けれど、師匠さんは気にした様子もありません。まったくの無表情です。
「当たり前だろう。ここに戦いに来たんだからな。ああなることも覚悟していただろうに」
「でも!」
「……綺麗事を言えば、何かが変わるとでも?お前は鬱陶しいな」
冷たい目で睨まれ、私は声を出せなくなってしまいます。しばらく睨んだ後、はあ、とため息をつきました。

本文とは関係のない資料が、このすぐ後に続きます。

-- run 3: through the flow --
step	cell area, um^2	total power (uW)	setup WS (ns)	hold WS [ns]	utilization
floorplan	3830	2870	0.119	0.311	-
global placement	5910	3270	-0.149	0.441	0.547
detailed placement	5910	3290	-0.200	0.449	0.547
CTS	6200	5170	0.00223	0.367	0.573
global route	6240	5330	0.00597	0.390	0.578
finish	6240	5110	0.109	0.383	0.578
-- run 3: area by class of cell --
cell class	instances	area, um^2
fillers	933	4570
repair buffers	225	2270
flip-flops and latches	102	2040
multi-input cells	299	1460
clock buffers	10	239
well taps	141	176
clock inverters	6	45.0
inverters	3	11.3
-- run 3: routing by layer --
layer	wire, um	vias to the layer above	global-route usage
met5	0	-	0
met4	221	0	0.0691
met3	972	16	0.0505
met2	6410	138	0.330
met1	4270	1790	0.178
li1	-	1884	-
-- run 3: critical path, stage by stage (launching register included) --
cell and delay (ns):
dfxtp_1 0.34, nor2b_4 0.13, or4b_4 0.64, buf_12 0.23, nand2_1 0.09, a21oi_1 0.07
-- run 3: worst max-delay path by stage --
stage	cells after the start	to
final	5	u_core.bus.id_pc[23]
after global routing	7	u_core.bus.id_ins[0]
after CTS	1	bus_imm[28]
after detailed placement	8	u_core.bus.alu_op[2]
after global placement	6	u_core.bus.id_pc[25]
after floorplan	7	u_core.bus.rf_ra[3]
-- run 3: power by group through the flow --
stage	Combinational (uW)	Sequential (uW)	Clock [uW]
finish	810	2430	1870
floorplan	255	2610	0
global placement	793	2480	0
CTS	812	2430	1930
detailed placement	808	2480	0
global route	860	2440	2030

「まあいい。これでお前たちを守るやつはどこにもいない。人質になってもらうぞ。4人合わせてな」
「4人……って、まさか!」
「ああ、そちらの姫にも人質になってもらう。取引が成立するかもしれんからな。役に立たなければ、別の使い方をすればいい」
師匠さんと目が合った瞬間、お姫様は肩を揺らしました。昔のことを思い出してしまったのかもしれません。
「あなたは……あなたの目的は何なんですか!どうしてこんなことを………!」
「……そうだな。まあ、教えてやってもいいだろう」
師匠さんは何かを取り出しながら、自分のことを語り出しました。どうして貴族を殺しているのか。どうして戦い続けるのかを。